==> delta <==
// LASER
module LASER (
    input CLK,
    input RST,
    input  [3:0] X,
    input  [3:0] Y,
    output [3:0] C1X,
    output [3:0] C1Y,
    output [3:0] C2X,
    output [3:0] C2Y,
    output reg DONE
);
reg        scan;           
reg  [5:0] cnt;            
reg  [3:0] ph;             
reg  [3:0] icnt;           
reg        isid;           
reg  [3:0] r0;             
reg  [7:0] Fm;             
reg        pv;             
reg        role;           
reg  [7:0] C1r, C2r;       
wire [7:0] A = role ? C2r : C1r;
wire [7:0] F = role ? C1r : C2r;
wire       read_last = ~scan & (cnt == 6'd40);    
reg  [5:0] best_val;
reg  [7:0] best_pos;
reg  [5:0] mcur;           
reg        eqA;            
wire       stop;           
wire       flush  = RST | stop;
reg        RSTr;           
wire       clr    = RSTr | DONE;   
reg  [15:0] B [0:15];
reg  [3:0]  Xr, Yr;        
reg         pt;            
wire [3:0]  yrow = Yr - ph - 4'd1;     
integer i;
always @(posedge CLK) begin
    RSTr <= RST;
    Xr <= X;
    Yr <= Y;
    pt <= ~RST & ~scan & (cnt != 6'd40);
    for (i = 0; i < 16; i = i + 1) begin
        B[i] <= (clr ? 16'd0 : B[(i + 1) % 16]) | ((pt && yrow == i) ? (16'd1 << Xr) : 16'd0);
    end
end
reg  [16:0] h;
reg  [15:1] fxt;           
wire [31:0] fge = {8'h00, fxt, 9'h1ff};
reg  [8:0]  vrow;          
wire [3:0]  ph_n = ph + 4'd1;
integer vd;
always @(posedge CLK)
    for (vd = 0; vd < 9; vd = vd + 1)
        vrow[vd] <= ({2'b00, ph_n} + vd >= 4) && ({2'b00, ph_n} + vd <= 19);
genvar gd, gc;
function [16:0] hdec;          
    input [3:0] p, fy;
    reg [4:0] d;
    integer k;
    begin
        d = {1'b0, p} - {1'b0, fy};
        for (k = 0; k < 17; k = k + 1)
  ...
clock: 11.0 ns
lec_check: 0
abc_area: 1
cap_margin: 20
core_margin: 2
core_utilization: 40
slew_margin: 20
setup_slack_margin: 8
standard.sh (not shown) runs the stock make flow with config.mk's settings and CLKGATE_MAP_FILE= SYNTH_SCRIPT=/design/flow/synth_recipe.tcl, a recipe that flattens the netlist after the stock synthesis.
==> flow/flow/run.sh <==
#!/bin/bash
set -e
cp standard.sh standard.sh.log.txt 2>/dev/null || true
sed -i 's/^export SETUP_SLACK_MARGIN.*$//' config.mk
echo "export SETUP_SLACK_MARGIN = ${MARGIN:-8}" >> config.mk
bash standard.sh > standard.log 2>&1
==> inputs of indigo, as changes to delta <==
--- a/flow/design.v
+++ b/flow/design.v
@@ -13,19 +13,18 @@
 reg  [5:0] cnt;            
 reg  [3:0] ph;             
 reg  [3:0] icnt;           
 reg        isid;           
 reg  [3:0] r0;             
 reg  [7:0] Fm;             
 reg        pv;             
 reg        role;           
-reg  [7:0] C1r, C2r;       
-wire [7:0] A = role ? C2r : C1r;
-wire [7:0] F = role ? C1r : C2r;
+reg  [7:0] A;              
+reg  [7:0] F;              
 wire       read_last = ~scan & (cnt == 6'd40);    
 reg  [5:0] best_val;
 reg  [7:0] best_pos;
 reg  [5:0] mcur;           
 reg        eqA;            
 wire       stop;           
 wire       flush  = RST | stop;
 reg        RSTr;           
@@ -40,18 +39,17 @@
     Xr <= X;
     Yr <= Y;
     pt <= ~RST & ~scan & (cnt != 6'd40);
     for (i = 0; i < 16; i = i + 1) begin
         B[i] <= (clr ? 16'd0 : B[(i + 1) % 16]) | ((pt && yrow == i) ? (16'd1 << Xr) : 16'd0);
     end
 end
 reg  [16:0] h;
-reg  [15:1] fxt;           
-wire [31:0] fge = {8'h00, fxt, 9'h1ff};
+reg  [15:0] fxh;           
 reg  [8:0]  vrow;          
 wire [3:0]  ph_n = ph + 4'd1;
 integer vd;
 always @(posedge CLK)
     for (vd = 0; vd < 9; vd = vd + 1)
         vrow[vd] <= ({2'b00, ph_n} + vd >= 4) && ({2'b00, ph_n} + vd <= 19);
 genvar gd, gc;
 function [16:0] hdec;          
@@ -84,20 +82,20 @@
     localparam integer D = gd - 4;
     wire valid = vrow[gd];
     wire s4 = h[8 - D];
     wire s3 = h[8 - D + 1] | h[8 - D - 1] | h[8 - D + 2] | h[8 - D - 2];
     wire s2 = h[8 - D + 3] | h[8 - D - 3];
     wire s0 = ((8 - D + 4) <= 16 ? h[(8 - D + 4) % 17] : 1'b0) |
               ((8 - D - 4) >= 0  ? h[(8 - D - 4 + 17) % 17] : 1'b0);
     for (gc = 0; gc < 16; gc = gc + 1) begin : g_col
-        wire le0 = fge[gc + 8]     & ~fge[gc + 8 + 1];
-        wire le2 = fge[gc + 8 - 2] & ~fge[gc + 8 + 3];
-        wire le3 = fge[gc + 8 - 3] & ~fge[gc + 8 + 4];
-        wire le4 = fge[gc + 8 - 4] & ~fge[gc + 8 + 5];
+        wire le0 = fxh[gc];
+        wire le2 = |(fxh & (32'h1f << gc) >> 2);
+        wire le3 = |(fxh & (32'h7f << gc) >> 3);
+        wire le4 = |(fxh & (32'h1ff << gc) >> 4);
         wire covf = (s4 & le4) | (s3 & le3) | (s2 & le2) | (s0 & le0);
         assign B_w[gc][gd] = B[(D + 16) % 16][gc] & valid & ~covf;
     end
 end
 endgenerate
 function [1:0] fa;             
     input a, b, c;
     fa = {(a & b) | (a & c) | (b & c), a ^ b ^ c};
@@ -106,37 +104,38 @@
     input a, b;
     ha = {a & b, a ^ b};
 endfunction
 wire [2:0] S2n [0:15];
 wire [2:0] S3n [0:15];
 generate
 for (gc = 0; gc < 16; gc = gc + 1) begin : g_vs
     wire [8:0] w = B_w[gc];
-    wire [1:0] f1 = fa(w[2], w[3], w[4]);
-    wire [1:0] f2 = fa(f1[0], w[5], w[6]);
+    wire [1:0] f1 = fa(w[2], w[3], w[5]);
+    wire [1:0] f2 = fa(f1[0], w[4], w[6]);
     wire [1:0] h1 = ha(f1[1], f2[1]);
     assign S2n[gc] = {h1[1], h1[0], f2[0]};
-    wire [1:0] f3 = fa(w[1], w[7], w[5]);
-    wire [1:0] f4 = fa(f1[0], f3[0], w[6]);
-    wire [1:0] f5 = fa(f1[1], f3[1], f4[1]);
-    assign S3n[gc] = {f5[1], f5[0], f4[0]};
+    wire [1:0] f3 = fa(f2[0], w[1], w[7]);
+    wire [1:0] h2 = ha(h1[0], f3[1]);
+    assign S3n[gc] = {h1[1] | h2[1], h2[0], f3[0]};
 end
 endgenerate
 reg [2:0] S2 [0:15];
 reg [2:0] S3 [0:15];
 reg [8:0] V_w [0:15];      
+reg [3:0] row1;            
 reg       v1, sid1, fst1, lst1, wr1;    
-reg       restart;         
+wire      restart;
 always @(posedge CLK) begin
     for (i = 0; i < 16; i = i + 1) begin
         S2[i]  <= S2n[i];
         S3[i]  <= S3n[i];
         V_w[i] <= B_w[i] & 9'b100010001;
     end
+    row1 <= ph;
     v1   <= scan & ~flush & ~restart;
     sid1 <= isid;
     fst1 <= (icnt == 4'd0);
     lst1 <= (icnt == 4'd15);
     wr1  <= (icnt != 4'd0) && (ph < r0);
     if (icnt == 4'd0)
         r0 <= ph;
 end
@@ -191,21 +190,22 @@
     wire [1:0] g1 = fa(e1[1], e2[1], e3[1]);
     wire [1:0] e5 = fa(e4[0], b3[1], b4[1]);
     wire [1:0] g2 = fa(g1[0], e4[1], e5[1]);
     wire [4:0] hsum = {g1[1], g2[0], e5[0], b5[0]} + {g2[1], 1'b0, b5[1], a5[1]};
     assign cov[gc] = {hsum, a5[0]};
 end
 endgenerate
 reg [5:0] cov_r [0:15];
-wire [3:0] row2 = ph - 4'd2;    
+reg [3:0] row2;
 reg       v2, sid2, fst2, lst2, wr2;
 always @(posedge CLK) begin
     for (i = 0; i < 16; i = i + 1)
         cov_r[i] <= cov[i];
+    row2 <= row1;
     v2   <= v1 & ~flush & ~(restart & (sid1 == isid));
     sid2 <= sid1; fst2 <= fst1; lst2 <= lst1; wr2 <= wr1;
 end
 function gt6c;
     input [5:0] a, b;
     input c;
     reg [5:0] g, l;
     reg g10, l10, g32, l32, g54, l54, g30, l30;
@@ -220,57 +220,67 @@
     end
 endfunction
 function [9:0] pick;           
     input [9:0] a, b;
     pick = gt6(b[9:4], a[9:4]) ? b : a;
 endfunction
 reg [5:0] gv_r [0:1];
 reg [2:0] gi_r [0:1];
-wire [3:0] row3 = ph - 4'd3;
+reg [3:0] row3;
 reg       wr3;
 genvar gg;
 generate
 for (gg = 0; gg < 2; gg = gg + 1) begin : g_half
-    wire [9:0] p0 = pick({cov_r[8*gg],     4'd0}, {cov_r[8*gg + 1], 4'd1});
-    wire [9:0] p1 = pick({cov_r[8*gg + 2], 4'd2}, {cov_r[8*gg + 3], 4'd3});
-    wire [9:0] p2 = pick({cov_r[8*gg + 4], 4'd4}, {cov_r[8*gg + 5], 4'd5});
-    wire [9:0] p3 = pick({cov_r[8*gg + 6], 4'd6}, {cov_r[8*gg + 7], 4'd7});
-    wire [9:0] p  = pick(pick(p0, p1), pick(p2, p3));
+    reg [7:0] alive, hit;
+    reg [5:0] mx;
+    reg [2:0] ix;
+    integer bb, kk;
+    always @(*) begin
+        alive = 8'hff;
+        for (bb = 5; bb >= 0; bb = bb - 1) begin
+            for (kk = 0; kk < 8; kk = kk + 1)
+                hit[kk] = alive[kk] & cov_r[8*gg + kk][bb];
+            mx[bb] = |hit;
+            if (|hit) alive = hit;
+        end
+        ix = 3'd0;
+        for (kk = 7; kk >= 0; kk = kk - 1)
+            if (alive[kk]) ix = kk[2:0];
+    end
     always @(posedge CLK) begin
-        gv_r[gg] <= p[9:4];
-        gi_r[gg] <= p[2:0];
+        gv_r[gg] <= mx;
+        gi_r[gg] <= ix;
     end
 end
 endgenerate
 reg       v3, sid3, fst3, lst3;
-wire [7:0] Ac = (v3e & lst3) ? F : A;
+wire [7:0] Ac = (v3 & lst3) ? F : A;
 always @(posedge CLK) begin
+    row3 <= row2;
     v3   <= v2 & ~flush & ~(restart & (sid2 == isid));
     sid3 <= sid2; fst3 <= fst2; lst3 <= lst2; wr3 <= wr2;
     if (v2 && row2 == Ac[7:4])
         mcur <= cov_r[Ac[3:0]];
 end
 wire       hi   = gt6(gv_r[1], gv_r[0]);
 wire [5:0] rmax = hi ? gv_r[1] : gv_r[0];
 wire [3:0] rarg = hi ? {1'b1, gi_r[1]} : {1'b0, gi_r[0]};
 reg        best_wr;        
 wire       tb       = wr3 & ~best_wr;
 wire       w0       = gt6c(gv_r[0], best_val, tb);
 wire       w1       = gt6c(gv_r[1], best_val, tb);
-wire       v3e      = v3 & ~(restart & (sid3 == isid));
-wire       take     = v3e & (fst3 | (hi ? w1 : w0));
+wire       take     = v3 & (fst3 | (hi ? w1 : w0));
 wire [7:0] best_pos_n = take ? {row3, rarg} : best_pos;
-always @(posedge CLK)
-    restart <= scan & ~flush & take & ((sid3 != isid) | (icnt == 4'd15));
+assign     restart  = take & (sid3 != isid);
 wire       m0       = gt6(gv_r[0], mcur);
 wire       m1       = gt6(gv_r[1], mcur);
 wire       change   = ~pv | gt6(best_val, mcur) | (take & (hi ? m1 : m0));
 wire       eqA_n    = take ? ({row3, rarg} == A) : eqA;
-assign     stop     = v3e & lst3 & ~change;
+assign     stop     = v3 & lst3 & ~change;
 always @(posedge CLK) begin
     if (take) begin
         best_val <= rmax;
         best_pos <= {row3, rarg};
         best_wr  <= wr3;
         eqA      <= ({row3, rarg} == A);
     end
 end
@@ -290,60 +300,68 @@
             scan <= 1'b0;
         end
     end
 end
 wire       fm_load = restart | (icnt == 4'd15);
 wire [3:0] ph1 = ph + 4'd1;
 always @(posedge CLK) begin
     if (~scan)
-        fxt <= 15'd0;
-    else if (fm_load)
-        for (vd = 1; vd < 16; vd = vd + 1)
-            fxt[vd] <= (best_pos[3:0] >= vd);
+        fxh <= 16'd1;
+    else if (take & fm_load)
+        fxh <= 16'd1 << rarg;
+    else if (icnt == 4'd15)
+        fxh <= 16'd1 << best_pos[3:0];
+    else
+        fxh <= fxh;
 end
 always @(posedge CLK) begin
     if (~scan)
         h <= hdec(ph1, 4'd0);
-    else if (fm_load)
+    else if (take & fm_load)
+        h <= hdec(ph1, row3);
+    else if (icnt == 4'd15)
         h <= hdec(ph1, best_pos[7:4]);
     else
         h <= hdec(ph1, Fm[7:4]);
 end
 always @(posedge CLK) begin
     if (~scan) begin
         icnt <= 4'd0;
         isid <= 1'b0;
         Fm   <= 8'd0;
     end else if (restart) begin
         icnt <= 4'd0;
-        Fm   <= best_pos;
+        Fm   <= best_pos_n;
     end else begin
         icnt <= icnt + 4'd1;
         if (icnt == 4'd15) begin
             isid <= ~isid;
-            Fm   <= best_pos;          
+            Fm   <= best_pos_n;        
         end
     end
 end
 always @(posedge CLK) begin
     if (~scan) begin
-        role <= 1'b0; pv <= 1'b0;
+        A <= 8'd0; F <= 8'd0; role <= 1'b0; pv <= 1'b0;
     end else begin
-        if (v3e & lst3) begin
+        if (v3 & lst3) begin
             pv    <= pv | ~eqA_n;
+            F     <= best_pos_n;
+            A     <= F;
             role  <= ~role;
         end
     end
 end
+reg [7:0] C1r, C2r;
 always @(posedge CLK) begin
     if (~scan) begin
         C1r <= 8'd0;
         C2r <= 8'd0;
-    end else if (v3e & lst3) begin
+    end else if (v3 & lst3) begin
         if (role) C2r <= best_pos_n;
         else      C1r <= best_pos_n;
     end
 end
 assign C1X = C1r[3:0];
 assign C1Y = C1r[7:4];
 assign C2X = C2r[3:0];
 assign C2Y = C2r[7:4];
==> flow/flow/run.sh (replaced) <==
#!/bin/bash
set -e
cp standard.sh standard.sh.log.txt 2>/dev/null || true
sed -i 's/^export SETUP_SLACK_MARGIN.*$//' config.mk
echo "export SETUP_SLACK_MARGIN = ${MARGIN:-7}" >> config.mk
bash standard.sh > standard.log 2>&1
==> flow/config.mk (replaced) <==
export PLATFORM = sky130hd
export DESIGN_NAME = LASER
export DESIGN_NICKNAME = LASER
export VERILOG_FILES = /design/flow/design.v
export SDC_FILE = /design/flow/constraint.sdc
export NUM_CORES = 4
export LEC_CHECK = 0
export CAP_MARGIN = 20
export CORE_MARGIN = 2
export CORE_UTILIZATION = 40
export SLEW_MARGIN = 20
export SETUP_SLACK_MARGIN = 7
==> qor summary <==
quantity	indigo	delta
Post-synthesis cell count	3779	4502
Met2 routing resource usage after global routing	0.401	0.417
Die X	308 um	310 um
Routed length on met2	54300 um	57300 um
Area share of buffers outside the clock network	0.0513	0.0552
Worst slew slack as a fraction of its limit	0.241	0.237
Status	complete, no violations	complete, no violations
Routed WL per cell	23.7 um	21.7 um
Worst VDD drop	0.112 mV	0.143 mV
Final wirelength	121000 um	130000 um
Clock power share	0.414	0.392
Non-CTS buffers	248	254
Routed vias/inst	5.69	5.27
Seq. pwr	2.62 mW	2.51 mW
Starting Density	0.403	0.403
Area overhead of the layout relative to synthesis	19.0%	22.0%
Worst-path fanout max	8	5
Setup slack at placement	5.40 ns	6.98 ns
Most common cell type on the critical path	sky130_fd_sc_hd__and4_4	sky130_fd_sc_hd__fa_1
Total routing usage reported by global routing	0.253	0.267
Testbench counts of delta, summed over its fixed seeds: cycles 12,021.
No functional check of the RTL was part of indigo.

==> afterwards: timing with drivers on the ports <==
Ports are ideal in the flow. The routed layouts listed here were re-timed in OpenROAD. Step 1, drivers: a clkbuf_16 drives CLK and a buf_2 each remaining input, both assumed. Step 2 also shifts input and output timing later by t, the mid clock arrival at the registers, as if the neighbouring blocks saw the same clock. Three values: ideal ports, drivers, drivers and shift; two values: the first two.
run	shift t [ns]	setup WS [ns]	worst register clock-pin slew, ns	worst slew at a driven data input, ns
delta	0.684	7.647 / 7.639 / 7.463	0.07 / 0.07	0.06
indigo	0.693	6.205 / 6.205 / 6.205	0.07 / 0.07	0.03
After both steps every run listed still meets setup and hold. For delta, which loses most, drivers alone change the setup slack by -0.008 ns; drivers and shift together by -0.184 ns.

----

_Assignment_. From the entries above, copy every line that holds the word "hdec".

_Reply to the task_.
function [16:0] hdec;          
 function [16:0] hdec;          
         h <= hdec(ph1, 4'd0);
+        h <= hdec(ph1, row3);
         h <= hdec(ph1, best_pos[7:4]);
         h <= hdec(ph1, Fm[7:4]);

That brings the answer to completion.